- _WORK ORDER_: Retype exactly the lines that run from the start of the data to the line holding "export VERILOG_FILES = /design/src/rtl/csr_bus_arbiter_pkg.sv", including both, and only those.

- _EXCERPTED DATA_:
$ cat config.mk
export PLATFORM = sky130hd
export DESIGN_NAME = csr_bus_arbiter_flat
export DESIGN_NICKNAME = d
export VERILOG_FILES = /design/src/rtl/csr_bus_arbiter_pkg.sv /design/src/rtl/csr_bus_arbiter_if.sv /design/src/rtl/csr_bus_arbiter_rr_pick.sv /design/src/rtl/csr_bus_arbiter.sv /design/src/flat_wrapper.sv
export SDC_FILE = /design/constraint.sdc
export NUM_CORES = 1
export LEC_CHECK = 0
export ABC_CLOCK_PERIOD_IN_PS = 2400
export CAP_MARGIN = 0
export CORE_ASPECT_RATIO = 0.7
export CORE_MARGIN = 3
export CORE_UTILIZATION = 25
export CTS_BUF_LIST = sky130_fd_sc_hd__clkbuf_4 sky130_fd_sc_hd__clkbuf_8 sky130_fd_sc_hd__clkbuf_16
export CTS_CLUSTER_SIZE = 25
export DETAILED_ROUTE_END_ITERATION = 12
export PLACE_DENSITY = 0.65
export SLEW_MARGIN = 20
export SYNTH_ARGS = -nofsm -noshare
export SYNTH_HDL_FRONTEND = slang
export SYNTH_SLANG_ARGS = --single-unit
$ cat constraint.sdc
create_clock -name clk -period 2.4 [get_ports clk]
set_clock_uncertainty 0.05 [all_clocks]
set_input_delay 0.6 -clock clk [delete_from_list [all_inputs] [get_ports clk]]
set_output_delay 0.6 -clock clk [all_outputs]
set_load 0.05 [all_outputs]
$ cat src/rtl/csr_bus_arbiter_pkg.sv
// Shared constants for the CSR peripheral bus: field widths, modify codes and
// the arbiter's phase encoding.
package csr_bus_pkg;

    localparam int unsigned CSR_ADDR_W = 12;
    localparam int unsigned CSR_DATA_W = 32;

    // Modify codes seen by peripherals; codes 1xx are passed through untouched.
    localparam logic [2:0] MOD_NONE  = 3'b000;
    localparam logic [2:0] MOD_WRITE = 3'b001;
    localparam logic [2:0] MOD_SET   = 3'b010;
    localparam logic [2:0] MOD_CLEAR = 3'b011;

    // Access phases: accept in IDLE, drive payload in ADDR, collect in DATA.
    localparam logic [1:0] ST_IDLE = 2'd0;
    localparam logic [1:0] ST_ADDR = 2'd1;
    localparam logic [1:0] ST_DATA = 2'd2;

endpackage

$ cat src/rtl/csr_bus_arbiter_if.sv
// Requester-side handshake plus peripheral-side bus of the CSR arbiter.
// The master modport is the arbiter's view; slave is the environment's view
// (requesters and the OR-merged peripheral return path).
interface csr_bus_arbiter_if #(
    parameter int unsigned NREQ = 2
) ();
    import csr_bus_pkg::*;

    // Requester side
    logic [NREQ-1:0]            req;
    logic [NREQ*CSR_ADDR_W-1:0] req_addr;
    logic [NREQ-1:0]            req_read;
    logic [NREQ*3-1:0]          req_modify;
    logic [NREQ*CSR_DATA_W-1:0] req_wdata;
    logic [NREQ-1:0]            gnt;
    logic [NREQ-1:0]            rsp_valid;
    logic [CSR_DATA_W-1:0]      rsp_rdata;
    logic                       rsp_err;

    // Peripheral side
    logic [CSR_ADDR_W-1:0]      bus_addr;
    logic                       bus_read;
    logic [2:0]                 bus_modify;
    logic [CSR_DATA_W-1:0]      bus_wdata;
    logic [CSR_DATA_W-1:0]      bus_rdata;
    logic                       bus_valid;

    modport master (
        input  req, req_addr, req_read, req_modify, req_wdata,
        output gnt, rsp_valid, rsp_rdata, rsp_err,
        output bus_addr, bus_read, bus_modify, bus_wdata,
        input  bus_rdata, bus_valid
    );

    modport slave (
        output req, req_addr, req_read, req_modify, req_wdata,
        input  gnt, rsp_valid, rsp_rdata, rsp_err,
        input  bus_addr, bus_read, bus_modify, bus_wdata,
        output bus_rdata, bus_valid
    );

endinterface

$ cat src/rtl/csr_bus_arbiter_rr_pick.sv
// Combinational round-robin selector: one-hot grant to the first requester
// found searching upward from (last+1) mod NREQ, or zero if none requests.
module rr_pick #(
    parameter int unsigned NREQ  = 2,
    parameter int unsigned IDX_W = $clog2(NREQ)
) (
    input  logic [NREQ-1:0]  req,
    input  logic [IDX_W-1:0] last,
    output logic [NREQ-1:0]  gnt
);

    logic [IDX_W-1:0] idx;
    logic             found;

    // Walk the ring once; the requester just served is visited last.
    always_comb begin
        gnt   = '0;
        found = 1'b0;
        idx   = '0;
        for (int unsigned k = 1; k <= NREQ; k++) begin
            idx = IDX_W'((32'(last) + k) % NREQ);
            if (!found && req[idx]) begin
                gnt[idx] = 1'b1;
                found    = 1'b1;
            end
        end
    end

endmodule
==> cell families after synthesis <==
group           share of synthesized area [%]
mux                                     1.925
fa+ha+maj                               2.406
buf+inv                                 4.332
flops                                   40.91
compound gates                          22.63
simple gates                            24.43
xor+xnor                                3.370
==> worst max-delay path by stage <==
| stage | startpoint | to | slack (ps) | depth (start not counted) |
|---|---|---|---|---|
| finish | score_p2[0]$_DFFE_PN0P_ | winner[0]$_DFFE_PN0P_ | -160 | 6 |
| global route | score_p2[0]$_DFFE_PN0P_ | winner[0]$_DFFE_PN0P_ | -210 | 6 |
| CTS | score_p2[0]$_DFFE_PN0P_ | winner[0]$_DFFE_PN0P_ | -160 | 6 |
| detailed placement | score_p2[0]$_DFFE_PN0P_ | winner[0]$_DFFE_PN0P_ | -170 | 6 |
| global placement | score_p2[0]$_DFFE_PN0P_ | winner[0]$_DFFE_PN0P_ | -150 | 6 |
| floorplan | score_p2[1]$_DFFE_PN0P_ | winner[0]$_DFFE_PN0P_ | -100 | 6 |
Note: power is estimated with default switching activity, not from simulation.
--- src/rtl/multicycle_ctrl.sv ---
// Five-state multicycle sequencer for the MIPS-subset datapath: decodes Op/Func and
// drives every mux select and write enable, stalling IF/MEM on the memory handshake.
module multicycle_ctrl #(
    parameter int MEM_WAIT_MAX = 15
) (
    input  logic       Clk,
    input  logic       Clr,
    input  logic [5:0] Op,
    input  logic [5:0] Func,
    input  logic       Zero,
    input  logic       Mrdy,
    output logic       Pcwrite,
    output logic       Irwrite,
    output logic       Iord,
    output logic       Mrd,
    output logic       Wmem,
    output logic       Wreg,
    output logic       Regrt,
    output logic       Reg2reg,
    output logic       Jal,
    output logic       Se,
    output logic [1:0] Alusrca,
    output logic [1:0] Alusrcb,
    output logic [3:0] Aluc,
    output logic [1:0] Pcsrc,
    output logic [2:0] State,
    output logic       Illegal,
    output logic       Timeout
);

    localparam int CNT_W = (MEM_WAIT_MAX < 1) ? 1 : $clog2(MEM_WAIT_MAX + 1);
    localparam logic [CNT_W:0] CNT_LIM = (CNT_W + 1)'(MEM_WAIT_MAX);

    localparam logic [3:0] ALU_ADD = 4'b0000;
    localparam logic [3:0] ALU_SUB = 4'b0100;
    localparam logic [3:0] ALU_AND = 4'b0001;
    localparam logic [3:0] ALU_OR  = 4'b0101;
    localparam logic [3:0] ALU_XOR = 4'b0010;
    localparam logic [3:0] ALU_LUI = 4'b0110;
    localparam logic [3:0] ALU_SLL = 4'b0011;
    localparam logic [3:0] ALU_SRL = 4'b0111;
    localparam logic [3:0] ALU_SRA = 4'b1111;

    typedef enum logic [2:0] {
        S_IF  = 3'd0,
        S_ID  = 3'd1,
        S_EX  = 3'd2,
        S_MEM = 3'd3,
        S_WB  = 3'd4
    } state_t;

    state_t           state;
    state_t           state_next;
    logic [CNT_W-1:0] wait_cnt;
    logic [CNT_W:0]   cnt_inc;
    logic             waiting;

    logic       is_rtype, is_legal, is_shift, is_itype, is_zext;
    logic       is_j, is_jal, is_jr, is_beq, is_bne, is_lw, is_sw;
    logic [3:0] ex_aluc;
    logic [1:0] ex_srca, ex_srcb;
    logic       br_taken;

    // NOTE: every signal written in an always_comb gets a default first, so no path
    // leaves it unassigned and no latch is inferred.
    always_comb begin
        is_rtype = (Op == 6'h00);
        is_legal = 1'b1;
        is_shift = 1'b0;
        is_itype = 1'b0;
        is_zext  = 1'b0;
        is_j     = 1'b0;
        is_jal   = 1'b0;
        is_jr    = 1'b0;
        is_beq   = 1'b0;
        is_bne   = 1'b0;
        is_lw    = 1'b0;
        is_sw    = 1'b0;
        ex_aluc  = ALU_ADD;
        if (is_rtype) begin
            case (Func)
                6'h20:   ex_aluc = ALU_ADD;
                6'h22:   ex_aluc = ALU_SUB;
                6'h24:   ex_aluc = ALU_AND;
                6'h25:   ex_aluc = ALU_OR;
                6'h26:   ex_aluc = ALU_XOR;
                6'h00:   begin ex_aluc = ALU_SLL; is_shift = 1'b1; end
                6'h02:   begin ex_aluc = ALU_SRL; is_shift = 1'b1; end
                6'h03:   begin ex_aluc = ALU_SRA; is_shift = 1'b1; end
                6'h08:   is_jr = 1'b1;
                default: is_legal = 1'b0;
            endcase
        end else begin
            case (Op)
                6'h08:   is_itype = 1'b1;
                6'h0C:   begin is_itype = 1'b1; is_zext = 1'b1; ex_aluc = ALU_AND; end
                6'h0D:   begin is_itype = 1'b1; is_zext = 1'b1; ex_aluc = ALU_OR;  end
                6'h0E:   begin is_itype = 1'b1; is_zext = 1'b1; ex_aluc = ALU_XOR; end
                6'h0F:   begin is_itype = 1'b1; ex_aluc = ALU_LUI; end
                6'h23:   is_lw = 1'b1;
                6'h2B:   is_sw = 1'b1;
                6'h04:   begin is_beq = 1'b1; ex_aluc = ALU_SUB; end
                6'h05:   begin is_bne = 1'b1; ex_aluc = ALU_SUB; end
                6'h02:   is_j = 1'b1;
                6'h03:   is_jal = 1'b1;
                default: is_legal = 1'b0;
            endcase
        end
    end

    assign ex_srca  = is_shift ? 2'b10 : 2'b01;
    assign ex_srcb  = (is_itype || is_lw || is_sw) ? 2'b10 : 2'b00;
    assign br_taken = (is_beq && Zero) || (is_bne && !Zero);

    always_comb begin
        Pcwrite    = 1'b0;
        Irwrite    = 1'b0;
        Iord       = 1'b0;
        Mrd        = 1'b0;
        Wmem       = 1'b0;
        Wreg       = 1'b0;
        Regrt      = 1'b0;
        Reg2reg    = 1'b0;
        Jal        = 1'b0;
        Se         = 1'b0;
        Alusrca    = 2'b00;
        Alusrcb    = 2'b00;
        Aluc       = ALU_ADD;
        Pcsrc      = 2'b00;
        Illegal    = 1'b0;
        state_next = S_IF;
        if (!Clr) begin
            Regrt   = !is_rtype;
            Reg2reg = is_lw;
            Se      = !is_zext;
            case (state)
                S_IF: begin
                    Mrd     = 1'b1;
                    Alusrcb = 2'b01;
                    if (Mrdy) begin
                        Irwrite    = 1'b1;
                        Pcwrite    = 1'b1;
                        state_next = S_ID;
                    end else begin
                        state_next = S_IF;
                    end
                end
                S_ID: begin
                    Alusrcb = 2'b11;
                    if (!is_legal) begin
                        Illegal = 1'b1;
                    end else if (is_j || is_jal) begin
                        Pcwrite = 1'b1;
                        Pcsrc   = 2'b11;
                        Wreg    = is_jal;
                        Jal     = is_jal;
                    end else if (is_jr) begin
                        Pcwrite = 1'b1;
                        Pcsrc   = 2'b10;
                    end else begin
                        state_next = S_EX;
                    end
                end
                // ALU inputs stay on the EX operation through MEM/WB so the
                // every-cycle Aluout latch keeps holding the address/result.
                S_EX, S_MEM, S_WB: begin
                    Alusrca = ex_srca;
                    Alusrcb = ex_srcb;
                    Aluc    = ex_aluc;
                    if (state == S_EX) begin
                        if (is_beq || is_bne) begin
                            Pcwrite    = br_taken;
                            Pcsrc      = br_taken ? 2'b01 : 2'b00;
                            state_next = S_IF;
                        end else if (is_lw || is_sw) begin
                            state_next = S_MEM;
                        end else begin
                            state_next = S_WB;
                        end
                    end else if (state == S_MEM) begin
                        Iord = 1'b1;
                        if (is_lw) begin
                            Mrd        = 1'b1;
                            state_next = Mrdy ? S_WB : S_MEM;
                        end else if (is_sw) begin
                            Wmem       = 1'b1;
                            state_next = Mrdy ? S_IF : S_MEM;
                        end
                    end else begin
                        Wreg = 1'b1;
                    end
                end
                default: state_next = S_IF;
            endcase
        end
    end

    assign State   = state;
    assign waiting = !Mrdy && (state == S_IF || state == S_MEM);
    assign cnt_inc = {1'b0, wait_cnt} + 1'b1;

    // NOTE: sequential state uses non-blocking assignments so every register
    // samples pre-edge values regardless of statement order.
    always_ff @(posedge Clk) begin
        if (Clr) begin
            state    <= S_IF;
            wait_cnt <= '0;
            Timeout  <= 1'b0;
        end else begin
            state <= state_next;
            if (state_next != state) begin
                wait_cnt <= '0;
            end else if (waiting && cnt_inc <= CNT_LIM) begin
                wait_cnt <= cnt_inc[CNT_W-1:0];
            end
            if (waiting && state_next == state && cnt_inc >= CNT_LIM) begin
                Timeout <= 1'b1;
            end
        end
    end

endmodule
--- config.mk ---
export PLATFORM = sky130hd
export DESIGN_NAME = multicycle_ctrl
export DESIGN_NICKNAME = d
export VERILOG_FILES = /design/src/rtl/multicycle_ctrl.sv
export SDC_FILE = /design/constraint.sdc
export NUM_CORES = 1
export LEC_CHECK = 0
export ABC_AREA = 1
export CELL_PAD_IN_SITES_DETAIL_PLACEMENT = 0
export CELL_PAD_IN_SITES_GLOBAL_PLACEMENT = 2
export CORE_ASPECT_RATIO = 0.75
export CORE_MARGIN = 2
export CORE_UTILIZATION = 22
export DETAILED_ROUTE_END_ITERATION = 10
export HOLD_SLACK_MARGIN = 0.08
export PLACE_DENSITY = 0.84
export SKIP_CTS_REPAIR_TIMING = 1
export SYNTH_ARGS = -nofsm -noshare
export SYNTH_HDL_FRONTEND = slang
export SYNTH_SLANG_ARGS = --single-unit
--- constraint.sdc ---
create_clock -name Clk -period 4.3 [get_ports Clk]
set_input_delay 0.86 -clock Clk [delete_from_list [all_inputs] [get_ports Clk]]
set_output_delay 0.86 -clock Clk [all_outputs]
set_load 0.05 [all_outputs]
==> results.md <==
Worst setup path:
- The signal arrival time at the worst endpoint is 3.12 ns.
- The kind of critical path is input pin to output pin.
- STA classifies the critical path endpoint as an output pin.
- Measured in cells, the most critical reg-to-reg path has a length of 12.
- The signal on the critical path passes through clkdlybuf4s50_1 -> nor2_1 -> nand2_1 -> nor2_2 -> inv_1 -> nor3_1 -> clkdlybuf4s50_1.
- STA puts the critical path data required time at 3.44 ns.
- The maximum cell stage delay along the critical path is 0.82 ns.
- The launching element of the worst setup path is Op[0].
- The minimum setup slack among reg-to-reg paths is 2.69 ns.
- The startpoint class of the critical path is an input pin.
- The reg-to-reg critical path endpoint is wait_cnt[3].
- In this run the critical register-to-register path is launched from State[1].
- Along the worst path, the maximum fanout reaches 7.
- The cell with the biggest individual delay on the critical path is sky130_fd_sc_hd__clkdlybuf4s50_1.
- The cell with the most instances on the worst path is sky130_fd_sc_hd__clkdlybuf4s50_1.

Detailed routing:
- The first detailed-routing pass took 6 iterations.
- Using the TritonRoute via totals, the vias-per-cell ratio works out to 4.23.
- The number of DRC markers after the initial detailed-route iteration is 58.
- After detailed routing, the total wire length is 3290 µm.
- The count of nets left with antenna violations after detail routing is 0.
- The routed layout has 1353 vias.
- The average wire length per cell after detail routing is 10.3 µm.
- The DRC violations left is 0.

Global routing:
- Entering global routing, the biggest net connects 10 pins.
- The global-route wire length before repair is 5550 µm.
- The overall routing resource usage is 12.0%.
- Summed over all layers, the global routing overflow is 0.
- The initial antenna violation count came to 0.
- The number of global-route vias before repair is 1199.

Power:
- The analysis attributes to cell leakage a power of 0.785 nW.
- The switching portion of total power is 35.8%.
- The completed layout was analyzed and its total power is 0.271 mW.
- Per report_power, the combinational group accounts for 37.2% of the total.
- The portion of total power attributed to sequential cells is 29.2%.
- Across the VDD grid, the largest voltage drop is 0.0000609 V.
- The internal power summed over all cells is 0.174 mW.
- Summed over all nets, the switching power comes to 0.0971 mW.
- In this run the power density over the cells is 168 mW/mm².
- The clock network accounts for 33.6% of the total power.

Die:
- 41 I/O pins were placed.
- In this run the standard cell core region covers 0.00493 mm².
- The die covers 0.00572 mm².
- The width of the die is 86.7 µm.
- The number of standard-cell rows in the floorplan is 22.
- The initial standard-cell utilization of the core is 22.9%.
- From bottom edge to top edge, the die measures 66.0 µm.

Finish:
- The library cells used most frequently in the layout, excluding fill and tap cells, are 58 x sky130_fd_sc_hd__nand2_1, 38 x sky130_fd_sc_hd__inv_1, 37 x sky130_fd_sc_hd__nor2_1.
- The total area of multi-input combinational cells is 782 µm².
- The number of nets at the end of the flow is 280.
- The final design instance area without fill is 0.00161 mm².
- The share of layout cells above drive strength 1 is 13.8%.
- The utilization after layout is 32.6%.
- The number of fill cells in the layout is 570.
- The post-synthesis to final-layout area growth is 42.5%.
- The leading cell type in the layout, fill and taps excluded is sky130_fd_sc_hd__nand2_1.
- The sequential cells in the finished layout cover a total of 160 µm².
- 0 antenna diodes ended up in the layout.

Min path:
- The startpoint identified for the worst hold timing path is Timeout.
- The worst hold endpoint is Timeout.
- The number of cells on the worst hold path is 2.
- The type of the most critical hold path is register to register.

STA:
- The achievable frequency is 251 MHz.
- The worst path in the final design needs a cycle of 3.98 ns, including I/O delays and setup.
- Setup violations remaining at the end of the flow were counted as 0.
- Setup repair after global routing left no endpoint under its margin.
- The ratio of final minimum period to clock period is 92.7%.
- The slew at the pin with the worst max-slew slack is 0.510 ns.
- The final worst clock skew is 0.000255 ns.
- The worst hold-check slack is 0.461 ns.
- The worst pin sits at a relative slew slack of 65.9%.
- The summed negative setup slack over all endpoints is 0 ns.
- The final count of pins violating max slew is 0.
- The number of hold-slack violations in the final timing report is 0.

Logic synthesis:
- Of the post-synthesis cell area, the dominant cell type holds 19.3%.
- In the synthesized netlist the async set-or-reset flop fraction comes to 0%.
- Synthesis produced 218 cells.
- In this run, synthesis inferred 0 flip-flops with an integrated enable.
- The most common flop cell mapped by yosys is sky130_fd_sc_hd__dfxtp_1.
- The count of cell types in the netlist is 28.
- The cell area that synthesis handed to floorplanning was 0.00113 mm².
- The biggest area contributor in the post-synthesis netlist is sky130_fd_sc_hd__nand2_1.
- The number of nets in the synthesized netlist is 236.
- The mean instance size in the synthesized netlist is 5.18 µm².
- The post-synthesis sequential area ratio is 14.2%.
- The yosys synthesis warning count is 0.
- The number of synthesized register bits is 8.
- Ranked by total cell area, the synthesized netlist is headed by sky130_fd_sc_hd__nand2_1 19%, sky130_fd_sc_hd__dfxtp_1 14%, sky130_fd_sc_hd__inv_1 13%.

Clock network:
- The cell at the root of the clock tree is sky130_fd_sc_hd__clkbuf_8.
- CTS saw 8 sinks.
- No sink is reached through more buffers than the 2 on the longest clock path.
- The number of clock buffers added by TritonCTS is 3.
- The clock-pin slew reported for the worst setup and hold paths after clock tree synthesis is 0.04 ns.
- In this run the number of H-tree levels came out at 1.
- TritonCTS built the clock tree.
- The clock reaches the later pin of the worst-skew pair after 0.23 ns.

Run:
- The reported max-cap violation count is 0.

Placed design:
- The congestion estimate from routability-driven global placement came to 0.728.
- The wire-length estimate of the detail-placed layout is 2820 µm.
- Buffers placed on the I/O ports in this run total 40.
- The cell area after placement is 0.00157 mm².

Status:
- The flow ran to the end, and the final reports show no timing, DRC or antenna violations.
## critical path, delay by kind of cell
family	cells	cell delay, ns
and+or+nand+nor	4	0.75
buffers and inverters	3	1.50
## how the worst max path moves through the flow
| stage | to | slack [ns] | cells after the start |
|---|---|---|---|
| after floorplan | Wmem | 0.1 | 6 |
| after global placement | Alusrca[1] | 0.35 | 7 |
| after detailed placement | Alusrca[1] | 0.33 | 7 |
| after CTS | Alusrca[1] | 0.33 | 7 |
| after global routing | Alusrca[1] | 0.14 | 7 |
| final | Alusrca[1] | 0.32 | 7 |
## logic make-up (layout without fill, tap and decap cells)
logic type | count (synthesis) | count (layout) | synth area share, %
simple gates | 143 | 143 | 56.1
buf+inv | 45 | 87 | 16.5
fa+ha+maj | 2 | 2 | 2.22
compound gates | 18 | 18 | 9.43
flops | 8 | 8 | 14.2
xor+xnor | 2 | 2 | 1.55
## layout make-up
class / count / area share [%]
flip-flops and latches: 8 / 9.96
well taps: 60 / 4.67
multi-input cells: 165 / 48.6
inverters: 43 / 10.0
repair buffers: 41 / 24.1
clock buffers: 3 / 2.57
## cell usage after synthesis (2+ instances only)
cell                       n
sky130_fd_sc_hd__nand2_1  58
sky130_fd_sc_hd__inv_1    38
sky130_fd_sc_hd__nor2_1   37
sky130_fd_sc_hd__nand3_1  22
sky130_fd_sc_hd__dfxtp_1   8
sky130_fd_sc_hd__nand2_2   8
sky130_fd_sc_hd__o21ai_0   8
sky130_fd_sc_hd__nor2_2    7
sky130_fd_sc_hd__a21oi_1   4
sky130_fd_sc_hd__inv_2     4
sky130_fd_sc_hd__nor3_1    4
sky130_fd_sc_hd__ha_1      2
sky130_fd_sc_hd__nor3_2    2
sky130_fd_sc_hd__nor4_1    2
## state kept, by name, indices dropped and copies added, names as in the netlist
register  count
wait_cnt      4
State         3
Timeout       1
## stage by stage
| step | instances | worst slack [ns] |
|---|---|---|
| detailed placement | 317 | 0.328 |
| global placement | 317 | 0.353 |
| CTS | 320 | 0.327 |
| floorplan | 218 | 0.0982 |
| finish | 320 | 0.316 |
| global route | 320 | 0.142 |
## power by group through the flow
stage / registers (mW) / logic [mW] / clock network (mW)
2_1_floorplan: 0.0825 / 0.0608 / 0
3_3_place_gp: 0.0804 / 0.103 / 0
3_5_place_dp: 0.0804 / 0.101 / 0
4_1_cts: 0.0791 / 0.102 / 0.0942
5_1_grt: 0.0794 / 0.112 / 0.0991
6_report: 0.0792 / 0.101 / 0.0910
## layer usage
metal / share of wire [%] / GRT usage [%] / vias up
met1: 59 / 19.7 / 564
met2: 37 / 15.6 / 31
li1: - / - / 758
met3: 4.6 / 2.75 / 0
met5: 0 / 0 / -
met4: 0 / 1.17 / 0
No activity file was read; power rests on OpenSTA's default activity.
==> edit: new RTL, same flow settings <==
Register the output `Timeout` once more, without a reset; this adds one clock of latency there. The other outputs are not delayed to match.
--- a/src/rtl/multicycle_ctrl.sv
+++ b/src/rtl/multicycle_ctrl.sv
@@ -48,6 +48,8 @@
         S_MEM = 3'd3,
         S_WB  = 3'd4
     } state_t;
+
+    logic Timeout_s0;
 
     state_t           state;
     state_t           state_next;
@@ -205,7 +207,7 @@
         if (Clr) begin
             state    <= S_IF;
             wait_cnt <= '0;
-            Timeout  <= 1'b0;
+            Timeout_s0 <= 1'b0;
         end else begin
             state <= state_next;
             if (state_next != state) begin
@@ -214,9 +216,13 @@
                 wait_cnt <= cnt_inc[CNT_W-1:0];
             end
             if (waiting && state_next == state && cnt_inc >= CNT_LIM) begin
-                Timeout <= 1'b1;
+                Timeout_s0 <= 1'b1;
             end
         end
     end
 
+    always_ff @(posedge Clk) begin
+        Timeout <= Timeout_s0;
+    end
+
 endmodule
Check against the original RTL: no difference found for any inputs over 10 cycles, from zero or initial values; that may be too few to reach the edited logic, so the function may still have changed.
==> edit against the original RTL <==
Synthesized cell count down 1.4%; total power rose by 7.3%; final cell count shrank 0.94%; sequential cell count up 1; synthesized area is 0.89% higher; wire length up 1.6%; design area is 2.3% higher; worst hold slack lost 0.10 ns; worst setup slack better by 0.078 ns.
==> edit: results (changes against the original RTL) <==
DR WL/cell - 10.6 um (+2.6%)
Worst reg-to-reg setup slack - 2.54 ns (-0.15 ns)
P_leak - 0.826 nW (+5.2%)
Antenna diodes - 0 (unchanged)
DR WL met3 - 186 um (+24%)
RR Endpoint - wait_cnt[2]
Placed Cells incl. Taps - 313 (-1.3%)
Worst reg2reg path depth - 10 (-2)
Syn_nets - 233 (-1.3%)
Pwr dens - 177 nW/um2 (+4.8%)
GR Util met1 - 19.8% (+0.11 points)
First-pass GRT wire length - 5580 um (+0.38%)
Worst relative slew slack - 66.4% (+0.51 points)
R2r startpoint - State[0]
Total GRT Usage - 12.2% (+0.25 points)
Synth top area cells - nand2_1 (17%), dfxtp_1 (16%), nor2_1 (13%)
Filler Cell Count - 557 (-2.3%)
Final Net Count - 276 (-1.4%)
Placed cell area - 1600 um2 (+2.2%)
Hold Path Sink - Timeout
First-pass detailed-route iteration total - 4 (-2)
CP Data Arrival Time - 3.05 ns (-0.07 ns)
Adder-cell share of the synthesized area - 2.20% (-0.019 points)
Vias in the first global route - 1,201 (+0.17%)
Clk pwr share - 34.0% (+0.4 points)
Post-synth ARST share - 0% (unchanged)
Synth Area in Compound Gates - 8.13% (-1.3 points)
Worst hold margin - 0.359 ns (-0.102 ns)
Via Count - 1,356 (+0.22%)
Worst skew pair latency - 0.23 ns (about the same)
H-Tree Depth - 1 (unchanged)
Top Layer Used - met4
Place WS - 0.386 ns (+0.0578 ns)
Met3 Resource Use GR - 2.50% (-0.25 points)
M2 GR Usage - 15.8% (+0.26 points)
Max FO, Critical Path - 7 (unchanged)
Final HPWL DP - 2820 um (about the same)
Pwr Total - 291 uW (+7.3%)
Routability-driven placement congestion ratio - 0.826 (+13%)
P_seq - 88.9 uW (+12%)
CTS clk-pin slew, worst paths - 0.05 ns
PortBufs - 40 (unchanged)
Synth cell types - 25 (-11%)
Drt initial violations - 59 (+1.7%)
Met1 WL - 1940 um (+0.15%)
Pint - 188 uW (+8.3%)
Worst Setup SP - Op[3]
VDD IR-drop max - 65.6 uV (+7.8%)
Top post-synthesis cells by count - nand2_1 (52), nor2_1 (39), inv_1 (38)
Xor/xnor share of the synthesized area - 2.31% (+0.76 points)
Met2 wire length - 1190 um (-1.0%)
Synthesized area per cell - 5.30 um2 (+2.3%)
WHS Path Cells - 0 (-2)
Skew final - 0.00659 ns (+0.00634 ns)
Largest net degree at the start of global routing - 12 (+2)
Share of cells above drive strength 1 - 11.3% (-2.6 points)
Routed wire length - 3350 um (+1.6%)
Status - finished clean
Min-delay src - Timeout_s0
Sequential area share after synthesis - 15.8% (+1.6 points)
[src/rtl/cool_proc_pkg.sv]
// Shared definitions for the register-bank read path: FSM encoding, beat tags
// and the one-hot check used on every select and write-enable vector.
package cool_proc_pkg;

    localparam int NREGS = 8;

    typedef enum logic [1:0] {
        ST_IDLE = 2'd0,
        ST_RD_A = 2'd1,
        ST_RD_B = 2'd2
    } state_t;

    localparam logic TAG_A = 1'b0;
    localparam logic TAG_B = 1'b1;

    function automatic logic is_onehot(input logic [NREGS-1:0] v);
        return (v != '0) && ((v & (v - {{(NREGS-1){1'b0}}, 1'b1})) == '0);
    endfunction

endpackage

- _RESPONSE_:
$ cat config.mk
export PLATFORM = sky130hd
export DESIGN_NAME = csr_bus_arbiter_flat
export DESIGN_NICKNAME = d
export VERILOG_FILES = /design/src/rtl/csr_bus_arbiter_pkg.sv /design/src/rtl/csr_bus_arbiter_if.sv /design/src/rtl/csr_bus_arbiter_rr_pick.sv /design/src/rtl/csr_bus_arbiter.sv /design/src/flat_wrapper.sv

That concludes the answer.